Scholarly and popular critiques of contemporary free speech jurisprudence have noted an attitude of unquestioning deference to the political power of money. Rather than sheltering the ability to speak truth to power, they have lamented, the contemporary first amendment shelters power’s ability to make and propagate its own truth. This essay relates developments in recent first amendment jurisprudence to a larger struggle now underway to shape the distribution of information power in the era of informational capitalism. In particular, it argues that cases about political speech — cases that lie at the first amendment’s traditional core — tell only a small part of the story. The contemporary first amendment must be situated within a larger story about the realignment of information flows within circuits of power that serve emerging global interests, and to tell that story one must look to disputes about the speech implications of private economic regulation. As a result of that struggle, free speech jurisprudence about information rights and harms is becoming what is best described as a zombie free speech jurisprudence, within which speech, money, and information processing are equivalent, and speech advancing economic interests receives the strongest protection of all.

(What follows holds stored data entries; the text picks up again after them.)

What follows belongs to an exercise in optimizing a design on an open flow for small area; a production flow would make more cautious choices.
In this exercise RTL edits were held to simulation tests only and were not proved equivalent to the original.
Power is estimated from default activity; no workload was simulated.

JK:
// txdma_top
module txdma_top
(
    input  logic        clk,
    input  logic        reset,
    input  logic        tx_en,
    input  logic [7-1:0] max_tx_bd,
    input  txdma_pkg::tx_desc_t    bd_desc,
    input  logic [31:0] bd_ptr,
    input  logic        bd_wait,
    output logic        bd_read,
    output logic        bd_write,
    output logic [7-1:0] bd_index,
    output txdma_pkg::tx_desc_t    bd_writedata,
    input  logic        av_waitrequest,
    input  logic [32-1:0] av_readdata,
    input  logic        av_readdatavalid,
    output logic        av_read,
    output logic [31:0] av_address,
    output logic [7:0]  tx_data,
    output logic        tx_dv,
    output logic        tx_sop,
    output logic        tx_eop,
    input  logic        tx_ack,
    input  txdma_pkg::tx_stat_t    tx_stat,
    input  logic        tx_stat_valid,
    input  logic        tx_retry,
    output logic        per_packet_pad,
    output logic        per_packet_crc,
    output logic        tx_underrun,
    output logic        txb_irq,
    output logic        txe_irq
);
Size: ~2400 cells after synthesis, about 1100 flip-flops, roughly 210 I/O pins, ~0.041 mm^2 of cells after synthesis.
==> flow/config.mk <==
export PLATFORM = sky130hd
export DESIGN_NAME = txdma_top
export DESIGN_NICKNAME = txdma_top
export VERILOG_FILES = /design/flow/design.v
export SDC_FILE = /design/flow/constraint.sdc
export NUM_CORES = 4
export LEC_CHECK = 0
export CAP_MARGIN = 20
export CORE_MARGIN = 2
export CORE_UTILIZATION = 60
export CTS_BUF_LIST = sky130_fd_sc_hd__clkbuf_16
export CTS_CLUSTER_DIAMETER = 80
export CTS_CLUSTER_SIZE = 25
export SLEW_MARGIN = 20
==> flow/constraint.sdc <==
create_clock -name core_clock -period 6.0 [get_ports {clk}]
set_input_delay 1.2000 -clock core_clock [delete_from_list [all_inputs] [get_ports {clk}]]
set_output_delay 1.2000 -clock core_clock [all_outputs]
set_load 0.01 [all_outputs]
standard.sh (not shown) runs the stock make flow with config.mk's settings and CLKGATE_MAP_FILE= SYNTH_SCRIPT=/design/flow/synth_recipe.tcl, a recipe that flattens the netlist after the stock synthesis.
==> flow/flow/run.sh <==
#!/bin/bash
# The standard layout (standard.sh, unchanged synthesis and steps), with one
# difference: the port buffers that global placement inserts are plain
# sky130_fd_sc_hd__buf_1 cells instead of the tool's default pick.
# make's full output goes to standard.log; ORFS keeps per-step logs under orfs/logs.
set -o pipefail
export BUFFER_PORTS_ARGS="-buffer_cell sky130_fd_sc_hd__buf_1"
bash standard.sh > standard.log 2>&1
status=$?
tail -5 standard.log
exit $status
JK reached the final stage; the timing, design-rule and antenna checks on its layout passed.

Part II discusses a group of seemingly disparate cases about the contours of the contemporary first amendment, identifying two common themes. First, the cases construct a broad equivalence between speech and money that is heavily influenced by notions of information as property. Second, the idea of information as proprietary supports actions defining flows of unauthorized speech as contraband. Part III argues that first amendment decisions don’t create distributional inequities in information power; they are symptoms of it. It explores the genealogy of the contemporary crop of free speech zombies, tracing their origins to deeper realignments in the legal regimes that more directly constitute and reinforce private economic power. First amendment jurisprudence has yet to acknowledge these realignments, and that failure of recognition is both intellectual and moral. Even so, the first amendment cannot serve as law’s primary tool for rebalancing freedom of expression in the information age.

Publication Citation

William & Mary Law Review, Vol. 56, Issue 4, 2015, 1119-1158.